The prevalence of abnormal levels of metabolic risk factors among all participants was high for lipids, hs-CRP, HOMA-IR, and insulin, whereas it was low for blood pressure and glucose (Table 4). Statistically significant differences in the distributions of these risk factors by weight category were observed for the HDL-C, HOMA-IR, Insulin and hs-CRP. In this study, BMI showed no correlation with total cholesterol (r = − 0.054; p = 0.588), LDL-C (r = 0.078; p = 0.432) or triglycerides (r = 0.161; p = 0.102) but a moderate inverse correlation with HDL (r = − 0.352; p <  0.001). The greatest difference was observed for hs-CRP; median hs-CRP for those with severe obesity was 3–4 times higher than those with overweight or non-severe obesity, and exceeded the cutoff for elevated risk of CVD (3.4 mg/L). Participants with severe obesity also had a significantly greater median number of risk factors that remained after adjusting for age and gender (data not shown).

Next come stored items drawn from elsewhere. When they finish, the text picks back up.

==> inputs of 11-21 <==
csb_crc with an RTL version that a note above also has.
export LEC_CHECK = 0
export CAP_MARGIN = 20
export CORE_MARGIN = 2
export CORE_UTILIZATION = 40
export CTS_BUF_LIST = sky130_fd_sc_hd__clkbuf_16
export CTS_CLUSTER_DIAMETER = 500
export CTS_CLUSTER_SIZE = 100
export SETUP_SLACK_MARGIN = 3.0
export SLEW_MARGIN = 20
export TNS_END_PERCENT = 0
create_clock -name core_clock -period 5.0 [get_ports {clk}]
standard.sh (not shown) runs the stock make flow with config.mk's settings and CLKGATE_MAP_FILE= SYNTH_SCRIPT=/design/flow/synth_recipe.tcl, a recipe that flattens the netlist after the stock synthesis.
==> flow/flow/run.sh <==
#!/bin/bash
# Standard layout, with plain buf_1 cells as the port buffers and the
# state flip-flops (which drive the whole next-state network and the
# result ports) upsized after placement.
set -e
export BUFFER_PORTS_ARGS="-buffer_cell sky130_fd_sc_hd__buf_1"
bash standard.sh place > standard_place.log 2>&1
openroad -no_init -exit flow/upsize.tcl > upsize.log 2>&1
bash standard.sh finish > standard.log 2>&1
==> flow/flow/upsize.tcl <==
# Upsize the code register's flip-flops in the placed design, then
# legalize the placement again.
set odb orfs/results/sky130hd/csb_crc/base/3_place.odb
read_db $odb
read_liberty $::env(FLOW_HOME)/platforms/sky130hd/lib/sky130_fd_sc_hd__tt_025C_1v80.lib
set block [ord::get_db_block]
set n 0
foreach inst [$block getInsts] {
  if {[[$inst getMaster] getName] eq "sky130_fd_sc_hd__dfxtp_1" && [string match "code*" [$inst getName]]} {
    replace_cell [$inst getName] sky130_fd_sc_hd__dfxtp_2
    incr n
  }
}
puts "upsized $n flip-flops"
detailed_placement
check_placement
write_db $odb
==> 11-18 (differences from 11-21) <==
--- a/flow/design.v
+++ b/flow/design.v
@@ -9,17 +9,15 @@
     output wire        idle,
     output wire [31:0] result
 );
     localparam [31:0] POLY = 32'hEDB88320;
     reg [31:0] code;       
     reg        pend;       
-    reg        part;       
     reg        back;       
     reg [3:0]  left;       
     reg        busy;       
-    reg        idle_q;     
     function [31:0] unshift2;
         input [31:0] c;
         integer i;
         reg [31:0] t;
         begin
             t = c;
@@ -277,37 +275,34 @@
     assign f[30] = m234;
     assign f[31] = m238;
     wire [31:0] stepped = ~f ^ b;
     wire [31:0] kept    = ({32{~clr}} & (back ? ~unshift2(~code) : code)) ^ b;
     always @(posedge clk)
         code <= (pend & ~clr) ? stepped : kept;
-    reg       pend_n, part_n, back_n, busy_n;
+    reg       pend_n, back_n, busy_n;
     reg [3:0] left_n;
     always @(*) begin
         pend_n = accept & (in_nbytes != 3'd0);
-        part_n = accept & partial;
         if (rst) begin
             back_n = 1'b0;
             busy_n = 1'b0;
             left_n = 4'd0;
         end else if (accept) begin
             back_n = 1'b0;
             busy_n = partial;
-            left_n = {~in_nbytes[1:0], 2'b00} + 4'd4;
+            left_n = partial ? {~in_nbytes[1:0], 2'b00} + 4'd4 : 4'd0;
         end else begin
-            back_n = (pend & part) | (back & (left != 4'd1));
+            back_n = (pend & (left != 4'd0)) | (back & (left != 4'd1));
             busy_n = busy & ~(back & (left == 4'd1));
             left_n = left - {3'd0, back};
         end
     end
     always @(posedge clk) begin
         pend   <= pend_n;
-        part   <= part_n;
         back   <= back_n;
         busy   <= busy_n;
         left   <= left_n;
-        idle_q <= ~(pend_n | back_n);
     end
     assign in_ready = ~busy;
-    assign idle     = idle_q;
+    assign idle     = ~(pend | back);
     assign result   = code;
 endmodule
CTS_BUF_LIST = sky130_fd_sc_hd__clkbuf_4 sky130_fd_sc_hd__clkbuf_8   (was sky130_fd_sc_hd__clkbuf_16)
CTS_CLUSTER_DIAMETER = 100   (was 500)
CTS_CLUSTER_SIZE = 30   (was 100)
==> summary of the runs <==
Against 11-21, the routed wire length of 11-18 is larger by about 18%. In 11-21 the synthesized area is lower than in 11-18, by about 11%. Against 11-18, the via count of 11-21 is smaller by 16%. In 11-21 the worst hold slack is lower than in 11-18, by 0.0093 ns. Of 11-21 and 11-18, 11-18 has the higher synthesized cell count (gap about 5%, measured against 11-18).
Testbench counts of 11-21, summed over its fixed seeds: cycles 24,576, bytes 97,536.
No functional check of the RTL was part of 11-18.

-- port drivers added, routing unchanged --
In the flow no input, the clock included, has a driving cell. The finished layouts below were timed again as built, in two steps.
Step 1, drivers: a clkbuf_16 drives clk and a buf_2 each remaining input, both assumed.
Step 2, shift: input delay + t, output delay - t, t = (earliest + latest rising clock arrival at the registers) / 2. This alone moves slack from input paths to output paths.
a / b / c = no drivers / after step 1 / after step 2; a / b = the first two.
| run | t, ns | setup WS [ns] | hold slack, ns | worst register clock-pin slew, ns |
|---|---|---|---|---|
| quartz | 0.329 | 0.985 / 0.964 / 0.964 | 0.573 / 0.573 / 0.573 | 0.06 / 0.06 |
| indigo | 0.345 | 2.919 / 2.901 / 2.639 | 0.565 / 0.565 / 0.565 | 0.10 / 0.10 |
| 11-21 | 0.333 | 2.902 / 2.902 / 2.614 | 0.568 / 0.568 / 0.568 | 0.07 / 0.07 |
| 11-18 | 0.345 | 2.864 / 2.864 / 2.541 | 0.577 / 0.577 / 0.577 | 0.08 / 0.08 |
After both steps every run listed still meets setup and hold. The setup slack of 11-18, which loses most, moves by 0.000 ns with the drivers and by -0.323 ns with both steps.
Context: an optimization exercise on an open-source flow, tuned for small area. The choices shown serve that exercise and are no tape-out recipe.
The RTL was checked by simulation tests, not by an equivalence proof against the original design.
No activity file was given, so power comes from the tool's default toggle rates.

==> design/flow/design.v <==
module fsk_tx (
    input  wire        clk,
    input  wire        rst,
    input  wire        bus_en,
    input  wire        bus_we,
    input  wire [3:0]  bus_addr,
    input  wire [15:0] bus_wdata,
    output reg  [15:0] bus_rdata,
    output wire        s_valid,
    input  wire        s_ready,
    output wire [15:0] s_data,
    output wire        s_bit,
    output wire        s_bitstart,
    output wire        s_last,
    output wire        irq
);
    localparam [2:0] PH_IDLE = 3'd0,
                     PH_PRE  = 3'd1,
                     PH_DATA = 3'd2,
                     PH_CRCH = 3'd3,
                     PH_CRCL = 3'd4,
                     PH_POST = 3'd5;
    localparam [3:0] A_CTRL    = 4'h0,
                     A_STATUS  = 4'h1,
                     A_INTEN   = 4'h2,
                     A_PLEN    = 4'h3,
                     A_PADDR   = 4'h4,
                     A_PDATA   = 4'h5,
                     A_CRC     = 4'h6,
                     A_SEQ     = 4'h7,
                     A_BYTEIDX = 4'h8,
                     A_PMAX    = 4'h9;
    localparam [2:0] F_START_BUSY = 3'd1,
                     F_LOCKED     = 3'd2,
                     F_LEN        = 3'd3,
                     F_ADDR       = 3'd4;
    reg [15:0] crc;
    reg [2:0]  phase;
    reg [1:0]  rep;
    reg [8:0]  byteidx;
    reg [3:0]  bitidx;
    reg [4:0]  sampidx;
    reg        done;
    reg        err;
    reg [2:0]  errcode;
    reg        ie_done;
    reg        ie_err;
    reg [15:0] plen;
    reg [15:0] paddr;
    reg [7:0]  pcache;
    function [15:0] crc_update;
        input [15:0] s;
        input [7:0]  b;
        reg   [15:0] t;
        integer      i;
        begin
            t = s ^ {b, 8'h00};
            for (i = 0; i < 8; i = i + 1) begin
                if (t[15])
                    t = {t[14:0], 1'b0} ^ 16'h1021;
                else
                    t = {t[14:0], 1'b0};
            end
            crc_update = t;
        end
    endfunction
    function [15:0] rom_word;
        input       tone;
        input [3:0] k;
        begin
            case ({tone, k})
                5'h00: rom_word = 16'h0000;
                5'h01: rom_word = 16'h30FB;
                5'h02: rom_word = 16'h5A81;
                5'h03: rom_word = 16'h7640;
                5'h04: rom_word = 16'h7FFF;
                5'h05: rom_word = 16'h7640;
                5'h06: rom_word = 16'h5A81;
                5'h07: rom_word = 16'h30FB;
                5'h08: rom_word = 16'h0000;
                5'h09: rom_word = 16'hCF05;
                5'h0A: rom_word = 16'hA57E;
                5'h0B: rom_word = 16'h89BF;
                5'h0C: rom_word = 16'h8000;
                5'h0D: rom_word = 16'h89BF;
                5'h0E: rom_word = 16'hA57E;
                5'h0F: rom_word = 16'hCF05;
                5'h10: rom_word = 16'h0000;
                5'h11: rom_word = 16'h5A81;
                5'h12: rom_word = 16'h7FFF;
                5'h13: rom_word = 16'h5A81;
                5'h14: rom_word = 16'h0000;
                5'h15: rom_word = 16'hA57E;
                5'h16: rom_word = 16'h8000;
                5'h17: rom_word = 16'hA57E;
                5'h18: rom_word = 16'h0000;
                5'h19: rom_word = 16'h5A81;
                5'h1A: rom_word = 16'h7FFF;
                5'h1B: rom_word = 16'h5A81;
                5'h1C: rom_word = 16'h0000;
                5'h1D: rom_word = 16'hA57E;
                5'h1E: rom_word = 16'h8000;
                default: rom_word = 16'hA57E;
            endcase
        end
    endfunction
    wire busy    = (phase != PH_IDLE);
    wire ph_pre  = (phase == PH_PRE);
    wire ph_data = (phase == PH_DATA);
    wire ph_crch = (phase == PH_CRCH);
    wire ph_crcl = (phase == PH_CRCL);
    wire ph_post = (phase == PH_POST);
    wire in_char = ph_data | ph_crch | ph_crcl;
    wire seq_rd  = ph_pre | ph_data;           
    wire [8:0] byte_nxt = byteidx + 9'd1;
    wire [7:0] raddr = ph_pre  ? 8'd0 :
                       ph_data ? ((bitidx == 4'd9) ? byte_nxt[7:0] : byteidx[7:0]) :
                                 paddr[7:0];
    wire [15:0] sel_lo = 16'd1 << raddr[3:0];
    wire [15:0] sel_hi = 16'd1 << raddr[7:4];
    wire        wen;                           
    wire [7:0]  grp [0:15];
    genvar gi, gj;
    generate
        for (gi = 0; gi < 16; gi = gi + 1) begin : pr
            wire [7:0] t [0:16];
            assign t[0] = 8'hFF;
            for (gj = 0; gj < 16; gj = gj + 1) begin : pc
                reg [7:0] q;
                always @(posedge clk)
                    if (wen & sel_hi[gi] & sel_lo[gj])
                        q <= bus_wdata[7:0];
                assign t[gj + 1] = t[gj] & (q | {8{~sel_lo[gj]}});
            end
            assign grp[gi] = t[16] | {8{~sel_hi[gi]}};
        end
    endgenerate
    wire [7:0] rbyte = grp[0]  & grp[1]  & grp[2]  & grp[3]  &
                       grp[4]  & grp[5]  & grp[6]  & grp[7]  &
                       grp[8]  & grp[9]  & grp[10] & grp[11] &
                       grp[12] & grp[13] & grp[14] & grp[15];
    wire [7:0] curbyte = ph_data ? rbyte : (ph_crch ? crc[15:8] : crc[7:0]);
    reg linebit;
    always @(*) begin
        if (!busy)
            linebit = 1'b0;
        else if (!in_char)
            linebit = 1'b1;                        
        else if (bitidx == 4'd0)
            linebit = 1'b0;                        
        else if (bitidx <= 4'd8)
            linebit = curbyte[4'd8 - bitidx];      
        else
            linebit = 1'b1;                        
    end
    assign s_valid    = busy;
    assign s_bit      = linebit;
    assign s_data     = busy ? rom_word(linebit, sampidx[3:0]) : 16'h0000;
    assign s_bitstart = busy && (sampidx == 5'd0);
    assign s_last     = ph_post && (rep == 2'd2) &&
                        (bitidx == 4'd11) && (sampidx == 5'd31);
    assign irq        = (done && ie_done) || (err && ie_err);
    wire xfer      = busy && s_ready;
    wire last_samp = (sampidx == 5'd31);
    wire last_bit  = in_char ? (bitidx == 4'd9) : (bitidx == 4'd11);
    wire plen_nz   = |plen[8:0];
    wire more_data = (byte_nxt != plen[8:0]);
    wire busy_after = busy && !(xfer && s_last);
    wire wr = bus_en && bus_we;
    wire rd = bus_en && !bus_we;
    wire paddr_ok = (paddr[15:8] == 8'd0);
    always @(*) begin
        bus_rdata = 16'h0000;
        if (rd) begin
            case (bus_addr)
                A_STATUS:  bus_rdata = {9'd0, errcode, 1'b0, err, done, busy};
                A_INTEN:   bus_rdata = {13'd0, ie_err, ie_done, 1'b0};
                A_PLEN:    bus_rdata = plen;
                A_PADDR:   bus_rdata = paddr;
                A_PDATA:   bus_rdata = paddr_ok ? {8'd0, (seq_rd ? pcache : rbyte)} : 16'h0000;
                A_CRC:     bus_rdata = crc;
                A_SEQ:     bus_rdata = {rep, phase, 2'b00, bitidx, sampidx};
                A_BYTEIDX: bus_rdata = {7'd0, byteidx};
                A_PMAX:    bus_rdata = 16'd256;
                default:   bus_rdata = 16'h0000;
            endcase
        end
    end
    wire pdata_ok = wr && (bus_addr == A_PDATA) && !busy_after && paddr_ok;
    assign wen = !rst && pdata_ok;
    always @(posedge clk) begin
        if (!seq_rd)
            pcache <= rbyte;
    end
    always @(posedge clk) begin
        if (rst) begin
            crc     <= 16'h0000;
            phase   <= PH_IDLE;
            rep     <= 2'd0;
            byteidx <= 9'd0;
            bitidx  <= 4'd0;
            sampidx <= 5'd0;
            done    <= 1'b0;
            err     <= 1'b0;
            errcode <= 3'd0;
            ie_done <= 1'b0;
            ie_err  <= 1'b0;
            plen    <= 16'h0000;
            paddr   <= 16'h0000;
        end else begin
            if (xfer) begin
                if (!last_samp) begin
                    sampidx <= sampidx + 5'd1;
                end else if (!last_bit) begin
                    sampidx <= 5'd0;
                    bitidx  <= bitidx + 4'd1;
                end else begin
                    sampidx <= 5'd0;
                    bitidx  <= 4'd0;
                    case (phase)
                        PH_PRE: begin
                            if (plen_nz) begin
                                phase <= PH_DATA;
                                crc   <= crc_update(crc, rbyte);
                            end else begin
                                phase <= PH_CRCH;
                            end
                        end
                        PH_DATA: begin
                            byteidx <= byte_nxt;
                            if (more_data)
                                crc <= crc_update(crc, rbyte);
                            else
                                phase <= PH_CRCH;
                        end
                        PH_CRCH: phase <= PH_CRCL;
                        PH_CRCL: phase <= PH_POST;
                        PH_POST: begin
                            if (rep != 2'd2) begin
                                rep     <= rep + 2'd1;
                                phase   <= PH_PRE;
                                byteidx <= 9'd0;
                                crc     <= 16'h0000;
                            end else begin
                                rep   <= 2'd0;
                                phase <= PH_IDLE;
                                done  <= 1'b1;
                            end
                        end
                        default: phase <= PH_IDLE;
                    endcase
                end
            end
            if (wr) begin
                case (bus_addr)
                    A_CTRL: begin
                        if (bus_wdata[0]) begin
                            if (busy_after) begin
                                if (!err) begin err <= 1'b1; errcode <= F_START_BUSY; end
                            end else if (plen > 16'd256) begin
                                if (!err) begin err <= 1'b1; errcode <= F_LEN; end
                            end else begin
                                phase   <= PH_PRE;
                                rep     <= 2'd0;
                                byteidx <= 9'd0;
                                bitidx  <= 4'd0;
                                sampidx <= 5'd0;
                                crc     <= 16'h0000;
                                done    <= 1'b0;
                            end
                        end
                    end
                    A_STATUS: begin
                        if (bus_wdata[1]) done <= 1'b0;
                        if (bus_wdata[2]) begin err <= 1'b0; errcode <= 3'd0; end
                    end
                    A_INTEN: begin
                        ie_done <= bus_wdata[1];
                        ie_err  <= bus_wdata[2];
                    end
                    A_PLEN: begin
                        if (busy_after) begin
                            if (!err) begin err <= 1'b1; errcode <= F_LOCKED; end
                        end else
                            plen <= bus_wdata;
                    end
                    A_PADDR: begin
                        if (busy_after) begin
                            if (!err) begin err <= 1'b1; errcode <= F_LOCKED; end
                        end else
                            paddr <= bus_wdata;
                    end
                    A_PDATA: begin
                        if (busy_after) begin
                            if (!err) begin err <= 1'b1; errcode <= F_LOCKED; end
                        end else if (!paddr_ok) begin
                            if (!err) begin err <= 1'b1; errcode <= F_ADDR; end
                        end else
                            paddr <= paddr + 16'd1;
                    end
                    default: ;
                endcase
            end
        end
    end
endmodule
This design comes from an exercise in tuning for small area and a short achievable clock period on the open sky130 flow, not from production work.
RTL that was checked went through simulation tests only; none was proved equivalent to the original.
The RTL of runs 2 to 5 was laid out without a check of its function.
Power is estimated from default activity; no workload was simulated.

==> design.v <==
localparam [2:0] OP_ADD  = 3'd0;
localparam [2:0] OP_NOR  = 3'd1;
localparam [2:0] OP_LW   = 3'd2;
localparam [2:0] OP_SW   = 3'd3;
localparam [2:0] OP_BEQ  = 3'd4;
localparam [2:0] OP_JALR = 3'd5;
localparam [2:0] OP_HALT = 3'd6;
localparam [2:0] OP_NOOP = 3'd7;
localparam [31:0] NOOP_WORD = 32'h01C0_0000;
localparam [1:0] ST_RUNNING = 2'd0;
localparam [1:0] ST_HALTED  = 2'd1;
localparam [1:0] ST_FAULTED = 2'd2;
localparam [2:0] FC_FETCH_ADDR = 3'd1;
localparam [2:0] FC_DATA_ADDR  = 3'd2;
localparam [2:0] FC_JALR       = 3'd4;
module lc2k_core (
    input  wire        clk,
    input  wire        rst,
    output wire [15:0] imem_addr,
    input  wire [31:0] imem_rdata,
    output wire [15:0] dmem_addr,
    output wire        dmem_we,
    output wire [31:0] dmem_wdata,
    input  wire [31:0] dmem_rdata,
    input  wire [2:0]  dbg_reg_addr,
    output wire [31:0] dbg_reg_data,
    output wire [1:0]  status,
    output wire [31:0] cycles,
    output wire [2:0]  fault_code,
    output wire [31:0] fault_info
);
localparam [2:0] OP_ADD  = 3'd0;
localparam [2:0] OP_NOR  = 3'd1;
localparam [2:0] OP_LW   = 3'd2;
localparam [2:0] OP_SW   = 3'd3;
localparam [2:0] OP_BEQ  = 3'd4;
localparam [2:0] OP_JALR = 3'd5;
localparam [2:0] OP_HALT = 3'd6;
localparam [2:0] OP_NOOP = 3'd7;
localparam [31:0] NOOP_WORD = 32'h01C0_0000;
localparam [1:0] ST_RUNNING = 2'd0;
localparam [1:0] ST_HALTED  = 2'd1;
localparam [1:0] ST_FAULTED = 2'd2;
localparam [2:0] FC_FETCH_ADDR = 3'd1;
localparam [2:0] FC_DATA_ADDR  = 3'd2;
localparam [2:0] FC_JALR       = 3'd4;
    reg  [17:0] pc;
    reg  [2:0]  ifid_op, idex_op;       
    reg  [28:0] ifid_d, idex_d;         
    wire [31:0] ifid = {ifid_d[28:22], ifid_op, ifid_d[21:0]};
    wire [31:0] idex = {idex_d[28:22], idex_op, idex_d[21:0]};
    reg  [16:0] idex_pcp1;
    reg  [31:0] ex_res;
    reg  [31:0] ex_sd;
    reg  [2:0]  ex_wdst;        
    reg         ex_lw, ex_sw, ex_jalr, ex_halt, ex_taken;
    reg  [31:0] mw_data;
    reg  [2:0]  mw_wdst;
    reg         mw_halt;
    reg  [31:0] regs [1:7];
    reg  [31:0] cyc;
    reg  [1:0]  st;
    reg         f_mem, f_jalr;
    wire running = (st == ST_RUNNING);
    wire ex_bad  = (ex_lw | ex_sw) & (|ex_res[31:16]);
    wire mem_fault = ex_jalr | ex_bad;
    wire flush   = ex_taken;
    wire [2:0] f_op = ifid[24:22];
    wire [2:0] f_ra = ifid[21:19];
    wire [2:0] f_rb = ifid[18:16];
    wire [2:0] e_op = idex[24:22];
    wire [2:0] e_ra = idex[21:19];
    wire [2:0] e_rb = idex[18:16];
    wire [2:0] e_dst = idex[2:0];
    wire f_uses_a = (f_op == OP_ADD) | (f_op == OP_NOR) | (f_op == OP_LW) |
                    (f_op == OP_SW)  | (f_op == OP_BEQ);
    wire f_uses_b = (f_op == OP_ADD) | (f_op == OP_NOR) |
                    (f_op == OP_SW)  | (f_op == OP_BEQ);
    wire stall = (e_op == OP_LW) &
                 ((f_uses_a & (f_ra == e_rb)) | (f_uses_b & (f_rb == e_rb)));
    wire pc_bad      = pc[17] | pc[16];
    wire fetch_fault = ~flush & ~stall & pc_bad;
    wire fault       = mem_fault | fetch_fault;
    wire commit      = running & ~mw_halt & ~fault;
    wire [2:0] rd_b = running ? e_rb : dbg_reg_addr;
    wire [31:0] rf_a = (e_ra == 3'd0) ? 32'd0 : regs[e_ra];
    wire [31:0] rf_b = (rd_b == 3'd0) ? 32'd0 : regs[rd_b];
    wire fa_ex = (e_ra != 3'd0) & (ex_wdst == e_ra) & ~ex_lw;
    wire fa_mw = (e_ra != 3'd0) & (mw_wdst == e_ra);
    wire fb_ex = (e_rb != 3'd0) & (ex_wdst == e_rb) & ~ex_lw;
    wire fb_mw = (e_rb != 3'd0) & (mw_wdst == e_rb);
    wire [31:0] op_a = fa_ex ? ex_res : fa_mw ? mw_data : rf_a;
    wire [31:0] op_b = fb_ex ? ex_res : fb_mw ? mw_data : rf_b;
    wire e_add  = (e_op == OP_ADD);
    wire e_nor  = (e_op == OP_NOR);
    wire e_lw   = (e_op == OP_LW);
    wire e_sw   = (e_op == OP_SW);
    wire e_beq  = (e_op == OP_BEQ);
    wire e_jalr = (e_op == OP_JALR);
    wire e_halt = (e_op == OP_HALT);
    wire [31:0] add_a = e_beq ? {15'd0, idex_pcp1} : op_a;
    wire [31:0] add_b = e_add ? op_b : {{16{idex[15]}}, idex[15:0]};
    wire [31:0] sum   = add_a + add_b;
    wire [31:0] res_next = e_nor ? ~(op_a | op_b) : e_jalr ? idex : sum;
    always @(posedge clk) begin
        if (!stall)
            ifid_d <= {imem_rdata[31:25], imem_rdata[21:0]};
        idex_d <= ifid_d;
        idex_pcp1   <= pc[16:0];
        if (running & ~mem_fault)
            ex_res <= res_next;
        ex_sd   <= op_b;
        mw_data <= ex_lw ? dmem_rdata : ex_res;
        if (running) begin
            f_mem  <= mem_fault;
            f_jalr <= ex_jalr;
        end
    end
    wire [31:0] rf_wd = rst ? 32'd0 : mw_data;
    integer i;
    always @(posedge clk)
        for (i = 1; i < 8; i = i + 1)
            if (rst || (commit && mw_wdst == i))
                regs[i] <= rf_wd;
    always @(posedge clk) begin
        if (rst) begin
            pc           <= 18'd0;
            ifid_op      <= OP_NOOP;
            idex_op      <= OP_NOOP;
            ex_wdst      <= 3'd0;
            ex_lw        <= 1'b0;
            ex_sw        <= 1'b0;
            ex_jalr      <= 1'b0;
            ex_halt      <= 1'b0;
            ex_taken     <= 1'b0;
            mw_wdst      <= 3'd0;
            mw_halt      <= 1'b0;
            cyc          <= 32'd0;
            st           <= ST_RUNNING;
        end else begin
            if (commit) begin
                if (flush)      pc <= ex_res[17:0];
                else if (!stall) pc <= pc + 18'd1;
                cyc <= cyc + 32'd1;
            end
            if (flush)       ifid_op <= OP_NOOP;
            else if (!stall) ifid_op <= imem_rdata[24:22];
            idex_op <= (flush | stall) ? OP_NOOP : f_op;
            if (flush) begin
                ex_wdst  <= 3'd0;
                ex_lw    <= 1'b0;
                ex_sw    <= 1'b0;
                ex_jalr  <= 1'b0;
                ex_halt  <= 1'b0;
                ex_taken <= 1'b0;
            end else begin
                ex_wdst  <= (e_add | e_nor) ? e_dst : e_lw ? e_rb : 3'd0;
                ex_lw    <= e_lw;
                ex_sw    <= e_sw;
                ex_jalr  <= e_jalr;
                ex_halt  <= e_halt;
                ex_taken <= e_beq & (op_a == op_b);
            end
            mw_wdst <= ex_wdst;
            mw_halt <= ex_halt;
            if (running) begin
                if (mw_halt)    st <= ST_HALTED;
                else if (fault) st <= ST_FAULTED;
            end
        end
    end
    assign imem_addr    = pc[15:0];
    assign dmem_addr    = ex_res[15:0];
    assign dmem_wdata   = ex_sd;
    assign dmem_we      = ex_sw & commit;
    assign dbg_reg_data = rf_b;
    assign status       = st;
    assign cycles       = cyc;
    assign fault_code   = f_mem ? (f_jalr ? FC_JALR : FC_DATA_ADDR) : FC_FETCH_ADDR;
    assign fault_info   = f_mem ? ex_res : {{14{pc[17]}}, pc};
endmodule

Table 4 Metabolic risk factors overall and according to weight category

Subjects with severe obesity were more likely to report having sub-optimal health habits and health status when compared to those without (27.5% vs.12.5% vs. 11.1%, respectively; p = 0.19 and 62.5% vs.37.9% vs. 35.3%, respectively; p = 0.053, Table 5). They also reported higher median levels of stress (6.5 vs. 6.0 vs. 5.0, respectively, p = 0.035). Although most quality of life measures were lower in both the severely obese and obese, there were no statistically significant differences or consistent trends by weight category (Table 5). A posthoc subgroup analysis of the data from youth older than 13 years (n = 68), who completed the survey themselves as compared to youth 12 years and younger (where parents completed the survey, n = 37) found that statistically significant differences in self-reported stress were seen in the older youth (p = 0.04), while in the younger children, lower scores were seen on social scale of PedsQL (p = 0.03) and approached significance in emotional scale (p = 0.05) and total score (p = 0.06).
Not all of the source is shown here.